The best and worst performing mid-caps are likely to look very different later this year compared with at the end of the first quarter. For one, Pharmacyclics, Salix Pharmaceuticals and Hospira will no longer exist as they are folded into their respective buyers AbbVie, Valeant and Pfizer.

For another, Perrigo and Mylan were among the worst performers of the quarter – worst being a relative term when the latter rose 1% – and their shares have both rocketed this month on Mylan's proposed takeout of Perrigo. These changes demonstrate how M&A continues to define this peer group, making inexpensive biotech assets as rare as hen's teeth.

Who Was Not Bought?

In the absence of the takeout targets, the biggest mid-cap riser so far in 2015 is Eisai, which was buoyed by positive early data from Biogen's Alzheimer's disease project BIIB037, to which it has an option for co-development and co-commercialiaation. Looking at significant risers that would make the top five in the absence of the takeout targets, Kyowa Hakko Kirin and United Therapeutics figure prominently.
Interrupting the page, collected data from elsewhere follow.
<file path="src/rtl/skr_pkg.sv">
// ============================================================================
// skr_pkg: shared types and constants for the keyed-remove stack
// Item and result structs, command codes, result status codes, back-end states.
// ============================================================================
`default_nettype none

package skr_pkg;

    localparam int DEPTH_DEFAULT = 4;
    localparam int KEY_W         = 56;
    localparam int TAG_W         = 16;
    localparam int STATUS_W      = 3;
    localparam int POS_W         = 2;

    // result status codes
    localparam logic [STATUS_W-1:0] ST_STORED = 3'd0;
    localparam logic [STATUS_W-1:0] ST_FULL   = 3'd1;
    localparam logic [STATUS_W-1:0] ST_FOUND  = 3'd2;
    localparam logic [STATUS_W-1:0] ST_ASIDE  = 3'd3;
    localparam logic [STATUS_W-1:0] ST_MISS   = 3'd4;

    typedef struct packed {
        logic              kind;
        logic [KEY_W-1:0]  plate;
        logic [TAG_W-1:0]  apartment;
    } in_t;

    typedef struct packed {
        logic [STATUS_W-1:0] status;
        logic [KEY_W-1:0]    plate_res;
        logic [TAG_W-1:0]    apartment_res;
        logic [POS_W-1:0]    position;
        logic [POS_W-1:0]    count_above;
        logic                last;
    } out_t;

    typedef enum logic {
        OP_PUSH   = 1'b0,
        OP_REMOVE = 1'b1
    } op_t;

    typedef struct packed {
        op_t              op;
        logic [KEY_W-1:0] key;
        logic [TAG_W-1:0] tag;
    } cmd_t;

    // head of the command queue as seen by the back end
    typedef struct packed {
        logic valid;
        cmd_t cmd;
    } q_head_t;

    // one stored record
    typedef struct packed {
        logic [KEY_W-1:0] key;
        logic [TAG_W-1:0] tag;
    } rec_t;

    typedef enum logic [1:0] {
        BS_IDLE,
        BS_SEARCH,
        BS_ASIDE,
        BS_SHIFT
    } back_state_t;

endpackage

`default_nettype wire

</file>
<file path="src/rtl/skr_front.sv">
// ============================================================================
// skr_front: command intake
// Accepts items, decodes them into push/remove commands and holds them in a
// two-entry queue for the back end.
// ============================================================================
`default_nettype none

module skr_front (
    input  wire logic           clk,
    input  wire logic           rst_n,
    input  wire logic           start,
    input  wire skr_pkg::in_t   item,
    output logic                busy,
    output skr_pkg::q_head_t    head,
    input  wire logic           pop
);
    import skr_pkg::*;

    cmd_t       q_reg [2];
    logic       wr_ptr_reg;
    logic       wr_ptr_next;
    logic       rd_ptr_reg;
    logic       rd_ptr_next;
    logic [1:0] count_reg;
    logic [1:0] count_next;
    logic       accept;
    cmd_t       cmd;

    assign busy   = (count_reg == 2'd2);
    assign accept = start && !busy;

    always_comb
    begin
        cmd.op  = item.kind ? OP_REMOVE : OP_PUSH;
        cmd.key = item.plate;
        // the tag only matters for a push
        cmd.tag = item.kind ? '0 : item.apartment;
    end

    always_comb
    begin
        wr_ptr_next = accept ? ~wr_ptr_reg : wr_ptr_reg;
        rd_ptr_next = pop ? ~rd_ptr_reg : rd_ptr_reg;
        count_next  = count_reg + {1'b0, accept} - {1'b0, pop};
    end

    always_ff @(posedge clk or negedge rst_n)
    begin
        if (!rst_n)
        begin
            wr_ptr_reg <= 1'b0;
            rd_ptr_reg <= 1'b0;
            count_reg  <= 2'd0;
        end
        else
        begin
            wr_ptr_reg <= wr_ptr_next;
            rd_ptr_reg <= rd_ptr_next;
            count_reg  <= count_next;
        end
    end

    always_ff @(posedge clk)
    begin
        if (accept)
        begin
            q_reg[wr_ptr_reg] <= cmd;
        end
    end

    assign head.valid = (count_reg != 2'd0);
    assign head.cmd   = q_reg[rd_ptr_reg];

endmodule

`default_nettype wire

</file>
<file path="src/rtl/skr_back.sv">
// ============================================================================
// skr_back: stack engine
// Holds the records in a one-port-read, one-port-write memory, runs push,
// top-down search, moved-aside reporting and compaction one slot per cycle.
// ============================================================================
`default_nettype none

module skr_back #(
    parameter int DEPTH = skr_pkg::DEPTH_DEFAULT
) (
    input  wire logic             clk,
    input  wire logic             rst_n,
    input  wire skr_pkg::q_head_t head,
    output logic                  pop,
    output logic                  result_valid,
    output skr_pkg::out_t         result
);
    import skr_pkg::*;

    localparam int AW  = (DEPTH > 1) ? $clog2(DEPTH) : 1;
    localparam int CW  = $clog2(DEPTH + 1);
    localparam int CW1 = CW + 1;

    rec_t            mem [DEPTH];
    rec_t            rd_data_reg;
    logic [AW-1:0]   rd_addr;
    logic            we;
    logic [AW-1:0]   wr_addr;
    rec_t            wr_data;

    back_state_t     state_reg;
    back_state_t     state_next;
    logic [AW-1:0]   idx_reg;
    logic [AW-1:0]   idx_next;
    logic [AW-1:0]   slot_reg;
    logic [AW-1:0]   slot_next;
    logic [CW-1:0]   cnt_reg;
    logic [CW-1:0]   cnt_next;
    logic [KEY_W-1:0] key_reg;
    logic [KEY_W-1:0] key_next;
    out_t            res_reg;
    out_t            res_next;
    logic            res_valid_reg;
    logic            res_valid_next;

    logic            hit;
    logic            full;
    logic            empty;
    logic [AW-1:0]   top_idx;
    logic [CW-1:0]   above;
    logic            aside_last;
    logic            shift_done;

    assign hit        = (rd_data_reg.key == key_reg);
    assign full       = (cnt_reg == CW'(DEPTH));
    assign empty      = (cnt_reg == '0);
    assign top_idx    = AW'(cnt_reg - 1'b1);
    assign above      = CW'(cnt_reg - 1'b1 - CW'(idx_reg));
    assign aside_last = (idx_reg == AW'(slot_reg + 1'b1));
    assign shift_done = ((CW1'(idx_reg) + CW1'(2)) == CW1'(cnt_reg));

    // next state
    always_comb
    begin
        state_next = state_reg;
        unique case (state_reg)
            BS_IDLE:
            begin
                if (head.valid && head.cmd.op == OP_REMOVE && !empty)
                begin
                    state_next = BS_SEARCH;
                end
            end
            BS_SEARCH:
            begin
                if (hit)
                begin
                    state_next = (above == '0) ? BS_IDLE : BS_ASIDE;
                end
                else if (idx_reg == '0)
                begin
                    state_next = BS_IDLE;
                end
            end
            BS_ASIDE:
            begin
                if (aside_last)
                begin
                    state_next = BS_SHIFT;
                end
            end
            BS_SHIFT:
            begin
                if (shift_done)
                begin
                    state_next = BS_IDLE;
                end
            end
            default: state_next = BS_IDLE;
        endcase
    end

    // outputs and datapath
    always_comb
    begin
        pop            = 1'b0;
        rd_addr        = idx_reg;
        we             = 1'b0;
        wr_addr        = idx_reg;
        wr_data        = rd_data_reg;
        idx_next       = idx_reg;
        slot_next      = slot_reg;
        cnt_next       = cnt_reg;
        key_next       = key_reg;
        res_valid_next = 1'b0;
        res_next       = res_reg;

        unique case (state_reg)
            BS_IDLE:
            begin
                if (head.valid)
                begin
                    pop            = 1'b1;
                    key_next       = head.cmd.key;
                    res_valid_next = 1'b1;
                    res_next.plate_res     = head.cmd.key;
                    res_next.apartment_res = head.cmd.tag;
                    res_next.position      = '0;
                    res_next.count_above   = '0;
                    res_next.last          = 1'b1;
                    if (head.cmd.op == OP_PUSH)
                    begin
                        if (full)
                        begin
                            res_next.status = ST_FULL;
                        end
                        else
                        begin
                            we                = 1'b1;
                            wr_addr           = AW'(cnt_reg);
                            wr_data.key       = head.cmd.key;
                            wr_data.tag       = head.cmd.tag;
                            res_next.status   = ST_STORED;
                            res_next.position = POS_W'(cnt_reg);
                            cnt_next          = cnt_reg + 1'b1;
                        end
                    end
                    else if (empty)
                    begin
                        res_next.status        = ST_MISS;
                        res_next.apartment_res = '0;
                    end
                    else
                    begin
                        // search starts at the top; nothing reported yet
                        res_valid_next = 1'b0;
                        idx_next       = top_idx;
                        rd_addr        = top_idx;
                    end
                end
            end
            BS_SEARCH:
            begin
                if (hit)
                begin
                    res_valid_next         = 1'b1;
                    res_next.status        = ST_FOUND;
                    res_next.plate_res     = rd_data_reg.key;
                    res_next.apartment_res = rd_data_reg.tag;
                    res_next.position      = POS_W'(idx_reg);
                    res_next.count_above   = POS_W'(above);
                    res_next.last          = (above == '0);
                    slot_next              = idx_reg;
                    if (above == '0)
                    begin
                        // match on top: nothing to compact
                        cnt_next = cnt_reg - 1'b1;
                    end
                    else
                    begin
                        idx_next = top_idx;
                        rd_addr  = top_idx;
                    end
                end
                else if (idx_reg == '0)
                begin
                    res_valid_next         = 1'b1;
                    res_next.status        = ST_MISS;
                    res_next.plate_res     = key_reg;
                    res_next.apartment_res = '0;
                    res_next.position      = '0;
                    res_next.count_above   = '0;
                    res_next.last          = 1'b1;
                end
                else
                begin
                    idx_next = idx_reg - 1'b1;
                    rd_addr  = idx_reg - 1'b1;
                end
            end
            BS_ASIDE:
            begin
                res_valid_next         = 1'b1;
                res_next.status        = ST_ASIDE;
                res_next.plate_res     = rd_data_reg.key;
                res_next.apartment_res = rd_data_reg.tag;
                res_next.position      = POS_W'(idx_reg);
                res_next.count_above   = '0;
                res_next.last          = aside_last;
                if (aside_last)
                begin
                    // compaction: read slot+1, write slot
                    idx_next = slot_reg;
                    rd_addr  = idx_reg;
                end
                else
                begin
                    idx_next = idx_reg - 1'b1;
                    rd_addr  = idx_reg - 1'b1;
                end
            end
            BS_SHIFT:
            begin
                // rd_data_reg holds the record of slot idx+1
                we      = 1'b1;
                wr_addr = idx_reg;
                wr_data = rd_data_reg;
                if (shift_done)
                begin
                    cnt_next = cnt_reg - 1'b1;
                end
                else
                begin
                    idx_next = idx_reg + 1'b1;
                    rd_addr  = AW'(CW1'(idx_reg) + CW1'(2));
                end
            end
            default:
            begin
                pop = 1'b0;
            end
        endcase
    end

    always_ff @(posedge clk or negedge rst_n)
    begin
        if (!rst_n)
        begin
            state_reg     <= BS_IDLE;
            cnt_reg       <= '0;
            res_valid_reg <= 1'b0;
        end
        else
        begin
            state_reg     <= state_next;
            cnt_reg       <= cnt_next;
            res_valid_reg <= res_valid_next;
        end
    end

    always_ff @(posedge clk)
    begin
        idx_reg  <= idx_next;
        slot_reg <= slot_next;
        key_reg  <= key_next;
        res_reg  <= res_next;
    end

    // record memory
    always_ff @(posedge clk)
    begin
        if (we)
        begin
            mem[wr_addr] <= wr_data;
        end
        rd_data_reg <= mem[rd_addr];
    end

    assign result_valid = res_valid_reg;
    assign result       = res_reg;

endmodule

`default_nettype wire

</file>
<file path="src/rtl/stack_keyed_remove_top.sv">
// ============================================================================
// stack_keyed_remove_top: bounded record stack with search-and-remove by key
// Intake queue in front of a memory-based stack engine.
// ============================================================================
// An item is taken when start is high and busy is low; busy rises only when
// the two-entry command queue is full. Results come out one per cycle on
// result, marked by result_valid for a single cycle, and cannot be held off;
// last flags the final beat of an item. A remove whose match lies H slots
// below the top searches the stored records from the top down, gives the
// found beat and then H moved-aside beats, and compacts the H records above
// the match; a miss searches every stored record and gives one beat. The
// single read port of the record memory visits one slot per cycle in the
// search, report and compaction passes.
// ============================================================================
`default_nettype none

module stack_keyed_remove_top #(
    parameter int DEPTH = skr_pkg::DEPTH_DEFAULT
) (
    input  wire logic          clk,
    input  wire logic          rst_n,
    input  wire logic          start,
    input  wire skr_pkg::in_t  item,
    output logic               busy,
    output logic               result_valid,
    output skr_pkg::out_t      result
);
    import skr_pkg::*;

    q_head_t head;
    logic    pop;

    skr_front u_front (
        .clk   (clk),
        .rst_n (rst_n),
        .start (start),
        .item  (item),
        .busy  (busy),
        .head  (head),
        .pop   (pop)
    );

    skr_back #(
        .DEPTH (DEPTH)
    ) u_back (
        .clk          (clk),
        .rst_n        (rst_n),
        .head         (head),
        .pop          (pop),
        .result_valid (result_valid),
        .result       (result)
    );

    // single-beat outcomes always close their item
    a_single_last: assert property (@(posedge clk) disable iff (!rst_n)
        result_valid && (result.status == ST_STORED || result.status == ST_FULL ||
                         result.status == ST_MISS)
        |-> result.last)
        else $error("single-beat result without last");

    // a moved-aside beat follows an open found or moved-aside beat
    a_aside_follows: assert property (@(posedge clk) disable iff (!rst_n)
        result_valid && result.status == ST_ASIDE
        |-> $past(result_valid) && !$past(result.last) &&
            ($past(result.status) == ST_FOUND || $past(result.status) == ST_ASIDE))
        else $error("moved-aside beat out of sequence");

    // after a non-last beat, the next beat is a moved-aside record
    a_open_continues: assert property (@(posedge clk) disable iff (!rst_n)
        result_valid && !result.last
        |=> result_valid && result.status == ST_ASIDE)
        else $error("open item not continued");

    // moved-aside records never carry a count
    a_aside_count: assert property (@(posedge clk) disable iff (!rst_n)
        result_valid && result.status == ST_ASIDE |-> result.count_above == '0)
        else $error("moved-aside beat with nonzero count");

endmodule

`default_nettype wire

</file>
Big faller Aspen Pharmacare – again, big being relative in that it declined 5% – was knocked by GlaxoSmithKline’s decision to sell half of its 12.4% stake in the South African blood-products and generics group.

Actelion's 2% decline in the first three months is a bit of a surprise given success in defending its PAH franchise, but it is coming off record highs that coincided with the topline readout of the Griphon study of Uptravi. The macro effect of Switzerland's decision to unpeg its currency from the euro was a bigger effect, causing shares to tumble along with compatriots Roche and Novartis in January.

CAR-T Pulls the Sector

Among the smaller players it is hard to ignore the impact of CAR-T on the sector. The French group Cellectis and Massachusetts-based Ziopharm Oncology bracketed the top risers in the small-cap sector as enthusiasm for the engineered T-cell technology reached fever pitch.

Other beneficiaries in this grouping were Esperion Therapeutics, which in PTC-1002 hopes to have a small-molecule answer to the potent cholesterol-lowering biologicals Praluent and Repatha, and the South Korean group Hanmi Pharmaceutical, which licensed to Lilly the BTK inhibitor HM71224, from the same pharmaceutical class as Pharmacyclics' Imbruvica.


It does not hurt that many of these companies appear to be relative bargains compared with the pricey mid-caps as investors hunt for better value in the midst of the biotech boom.

The biggest fallers have all faced clinical, commercial or strategic setbacks, with the curious exception of Enanta. That group should be riding high with the launch of its protease inhibitor paritaprevir as part of AbbVie's Viekira Pak, but the product has struggled in the face of Gilead Sciences’ dominance in hepatitis C. News on the next-generation combination containing Enanta's ABT-493 could lift the company’s shares later in the year.


In the smallest of the small, immuno-oncology again has made its presence known in the guise of MediGene, which moved into this field with the takeout last year of Trianta Immunotherapies. Pfenex, meanwhile, was the beneficiary of one of the other great themes of 2015 as it struck a deal with Hospira on a biosimilar version of Lucentis.

In the fallers, MEI Pharma and Can-Fite BioPharma were the two with clear-cut setbacks, leading to significant falls. MEI’s myelodysplastic syndrome project pracinostat fell short and Can-Fite's psoriasis candidate, CF101, failed in phase 2/3.